While loading data from origin to destination we often want to change some important information due to security concerns. Looking at the bank details, it has a column for Account No. with Data Type of Decimal. I don’t want this as DECIMAL; I want this as STRING and I want to mask the Account number with xxxx56 (I want to share only the last 2 digits).
I changed the Data Format using the Field Type converter. The key piece of configuration here is the Required Fields, which we want to change, so I gave the Account No.
And then updated the conversion tab followed by the conversion method, source type, and convert to type.
Then I used a Field Masker processor to mask the account number by setting the Required Field on the General tab and setting Field to Mask, Mask Type, and Custom Mask as shown below.
I then added Google Cloud Storage as a destination where I want to write the transformed data. The key piece of configuration here is the GCS bucket, data format, and Credentials. I updated the GCS tab with the name of the Bucket and the Common Prefix. On the Data Format tab, I selected Delimited with the header line.
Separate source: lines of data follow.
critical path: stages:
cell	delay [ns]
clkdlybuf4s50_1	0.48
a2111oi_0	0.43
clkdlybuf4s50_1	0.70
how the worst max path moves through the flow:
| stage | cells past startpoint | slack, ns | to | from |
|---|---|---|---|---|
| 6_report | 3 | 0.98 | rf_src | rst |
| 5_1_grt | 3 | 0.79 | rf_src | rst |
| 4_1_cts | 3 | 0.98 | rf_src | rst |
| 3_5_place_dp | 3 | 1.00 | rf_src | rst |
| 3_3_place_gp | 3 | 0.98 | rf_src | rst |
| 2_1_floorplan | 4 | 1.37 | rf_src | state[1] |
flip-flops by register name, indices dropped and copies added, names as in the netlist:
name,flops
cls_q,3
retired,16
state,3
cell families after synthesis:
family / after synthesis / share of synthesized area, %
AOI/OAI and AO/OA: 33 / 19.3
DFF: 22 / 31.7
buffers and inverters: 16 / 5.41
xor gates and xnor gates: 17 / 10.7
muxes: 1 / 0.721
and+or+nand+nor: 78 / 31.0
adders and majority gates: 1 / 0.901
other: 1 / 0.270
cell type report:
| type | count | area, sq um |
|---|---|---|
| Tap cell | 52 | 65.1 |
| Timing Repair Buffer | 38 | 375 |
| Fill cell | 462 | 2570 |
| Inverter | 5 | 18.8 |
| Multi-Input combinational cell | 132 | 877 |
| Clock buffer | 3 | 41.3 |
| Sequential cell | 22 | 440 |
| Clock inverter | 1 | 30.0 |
<file path="src/rtl/flags_stack.sv">
`default_nettype none
// ============================================================================
//  Module      : flags_stack
//  Description : WIDTH-bit condition flag register with per-bit masked update
//                and a DEPTH-entry LIFO save/restore stack for call/interrupt
//                context, plus sticky overflow/underflow error reporting.
//  Revision    : 1.0 - initial release
// ============================================================================
module flags_stack #(
  parameter int WIDTH = 4,
  parameter int DEPTH = 4,
  parameter int CW    = $clog2(DEPTH + 1)
) (
  input  logic             clock,
  input  logic             reset,
  input  logic             run,
  input  logic             update_en,
  input  logic [WIDTH-1:0] flag_input,
  input  logic [WIDTH-1:0] update_mask,
  input  logic             push,
  input  logic             pop,
  input  logic             clear_err,
  output logic [WIDTH-1:0] flag_reg,
  output logic [WIDTH-1:0] stack_top,
  output logic [CW-1:0]    count,
  output logic             full,
  output logic             empty,
  output logic             overflow_err,
  output logic             underflow_err
);

  // Address width of the stack storage; a single-entry stack still needs one bit.
  localparam int            AW      = (DEPTH > 1) ? $clog2(DEPTH) : 1;
  localparam logic [CW-1:0] C_DEPTH = CW'(DEPTH);
  localparam logic [CW-1:0] C_ONE   = CW'(1);

  logic [WIDTH-1:0] r_stack [DEPTH];
  logic [WIDTH-1:0] r_flag;
  logic [CW-1:0]    r_count;
  logic             r_ovf;
  logic             r_unf;

  logic [WIDTH-1:0] w_flag_next;
  logic [CW-1:0]    w_count_next;
  logic             w_ovf_next;
  logic             w_unf_next;
  logic             w_full;
  logic             w_empty;
  logic [AW-1:0]    w_top_idx;
  logic [AW-1:0]    w_push_idx;
  logic [WIDTH-1:0] w_top;
  logic [WIDTH-1:0] w_masked;
  logic             w_do_push;
  logic             w_do_pop;
  logic             w_do_xchg;
  logic             w_ovf_evt;
  logic             w_unf_evt;
  logic             w_stack_we;
  logic [AW-1:0]    w_stack_widx;

  assign w_full     = (r_count == C_DEPTH);
  assign w_empty    = (r_count == '0);
  // The occupancy count doubles as the write pointer; top entry sits one below.
  assign w_push_idx = AW'(r_count);
  assign w_top_idx  = AW'(r_count - C_ONE);
  // Masking while empty keeps stale RAM contents (never reset) invisible.
  assign w_top      = w_empty ? '0 : r_stack[w_top_idx];
  assign w_masked   = (r_flag & ~update_mask) | (flag_input & update_mask);

  // Decode the stack operation for this cycle; nothing happens while run is low.
  always_comb begin
    w_do_push = 1'b0;
    w_do_pop  = 1'b0;
    w_do_xchg = 1'b0;
    w_ovf_evt = 1'b0;
    w_unf_evt = 1'b0;
    if (run) begin
      if (push && !pop) begin
        w_do_push = !w_full;
        w_ovf_evt = w_full;
      end else if (pop && !push) begin
        w_do_pop  = !w_empty;
        w_unf_evt = w_empty;
      end else if (push && pop) begin
        // An exchange never overflows: the stack depth is unchanged.
        w_do_xchg = !w_empty;
        w_unf_evt = w_empty;
      end
    end
  end

  // Next-state for flags, occupancy and sticky error bits.
  always_comb begin
    w_flag_next  = r_flag;
    w_count_next = r_count;
    w_ovf_next   = r_ovf;
    w_unf_next   = r_unf;
    w_stack_we   = 1'b0;
    w_stack_widx = w_push_idx;
    if (run) begin
      // A successful restore takes priority over the ALU update.
      if (w_do_pop || w_do_xchg) begin
        w_flag_next = w_top;
      end else if (update_en) begin
        w_flag_next = w_masked;
      end

      if (w_do_push) begin
        w_count_next = r_count + C_ONE;
        w_stack_we   = 1'b1;
        w_stack_widx = w_push_idx;
      end else if (w_do_pop) begin
        w_count_next = r_count - C_ONE;
      end else if (w_do_xchg) begin
        w_stack_we   = 1'b1;
        w_stack_widx = w_top_idx;
      end

      // A fresh error event beats a simultaneous clear for that bit.
      if (w_ovf_evt) begin
        w_ovf_next = 1'b1;
      end else if (clear_err) begin
        w_ovf_next = 1'b0;
      end
      if (w_unf_evt) begin
        w_unf_next = 1'b1;
      end else if (clear_err) begin
        w_unf_next = 1'b0;
      end
    end
  end

  // Control state with asynchronous clear.
  always_ff @(posedge clock or posedge reset) begin
    if (reset) begin
      r_flag  <= '0;
      r_count <= '0;
      r_ovf   <= 1'b0;
      r_unf   <= 1'b0;
    end else begin
      r_flag  <= w_flag_next;
      r_count <= w_count_next;
      r_ovf   <= w_ovf_next;
      r_unf   <= w_unf_next;
    end
  end

  // Stack storage; the write always saves the pre-update flag value.
  always_ff @(posedge clock) begin
    if (w_stack_we) begin
      r_stack[w_stack_widx] <= r_flag;
    end
  end

  assign flag_reg      = r_flag;
  assign stack_top     = w_top;
  assign count         = r_count;
  assign full          = w_full;
  assign empty         = w_empty;
  assign overflow_err  = r_ovf;
  assign underflow_err = r_unf;

endmodule
`default_nettype wire

</file>
<file path="config.mk">
export PLATFORM = sky130hd
export DESIGN_NAME = flags_stack
export DESIGN_NICKNAME = d
export VERILOG_FILES = /design/src/rtl/flags_stack.sv
export SDC_FILE = /design/constraint.sdc
export NUM_CORES = 1
export LEC_CHECK = 0
export ABC_CLOCK_PERIOD_IN_PS = 3000
export CAP_MARGIN = 20
export CORE_UTILIZATION = 40
export DETAILED_ROUTE_END_ITERATION = 10
export GPL_ROUTABILITY_DRIVEN = 0
export PLACE_DENSITY = 0.66
export SLEW_MARGIN = 20
export SYNTH_ARGS = -nofsm -noshare
export SYNTH_HDL_FRONTEND = slang
export SYNTH_SLANG_ARGS = --single-unit
</file>
<file path="constraint.sdc">
create_clock -name clock -period 3 [get_ports clock]
set_input_delay 0.9 -clock clock [delete_from_list [all_inputs] [get_ports clock]]
set_output_delay 0.9 -clock clock [all_outputs]
set_load 0.005 [all_outputs]
</file>
==> results of run 1 <==
power by group through the flow:
stage | combinational, mW | clock (mW) | sequential, mW
global route | 1.01 | 0.174 | 0.567
finish | 0.937 | 0.159 | 0.555
CTS | 0.836 | 0.164 | 0.553
floorplan | 0.447 | 0 | 0.557
global placement | 0.788 | 0 | 0.552
detailed placement | 0.797 | 0 | 0.560
path summary, 6_finish.rpt:
check	start	end	slack (ps)	cells after the start
setup / recovery	count[1]	stack_top[1]	80	5
min in group asynchronous	reset	count[1]	850	2
hold reg to reg	underflow_err	underflow_err	530	1
hold / removal	underflow_err	underflow_err	530	1
setup reg to reg	count[1]	r_stack[3][2]	1100	8
max in group asynchronous	reset	async pin	1860	2
per-layer routing:
layer | global-route usage (%) | wire length, µm | vias to the layer above
met5 | 0 | 0 | -
met4 | 6.46 | 0 | 0
met3 | 3.08 | 111 | 0
met2 | 31.2 | 1460 | 31
met1 | 23.2 | 1280 | 471
li1 | - | - | 442
cells by family (layout without fill, tap and decap cells):
family	count (synthesis)	count (layout)	synth area share (%)
AOI/OAI and AO/OA	16	16	9.93
adders and majority gates	3	3	2.95
xor gates and xnor gates	2	2	1.38
muxes	8	8	10.2
buffers and inverters	12	52	6.00
DFF	25	25	55.5
and+or+nand+nor	31	31	14.1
On the Credentials tab I entered the Project ID and provided my credentials.
I used the default values for the rest of the GCS destination configuration – see the documentation for more information.
Once my pipeline was configured, I was able to run it and see the data flow through the pipeline.
I confirmed that all the data had been ingested by examining the Google Cloud Storage bucket and downloading the file to verify the contents.
$ cat output_sdc_700157b3-cbe3-4844-8a2b-77d0e3f86ae5
Pipeline #2: Migrate Existing Workload to AWS S3
Now what if we wanted to migrate the workload to AWS instead of GCS? Do you think we’d have to rewrite everything and start from scratch? Well, thankfully the answer is no! All we would have to do is delete the GCS destination and add Amazon S3 destination — all with a few clicks in the UI.
Then the only thing remaining would be to configure the Amazon S3 destination as shown below.
Once my pipeline was configured with the new AWS destination, I was able to run it and see the data flowing through into Amazon S3.
I confirmed that all the data had been ingested into AWS by downloading the output file from the Amazon S3 file and examining its contents.
$ cat sdc-1606846664459-1
Busted: Migrating Workloads to AWS Does NOT Require Data Pipeline Re-writes
So that busts the myth that migrating workloads to AWS requires a data pipeline re-write. We built a smart data pipeline to ingest, transform, and store sample bank customers’ data on GCP and then validated that migrating workloads to AWS can be done without a pipeline redesign when you use smart data pipelines. You can transform data and then move those results between cloud platforms as your workload dictates. This means that data engineers can focus on building the pipeline that best fits the data without worrying about the implementation details.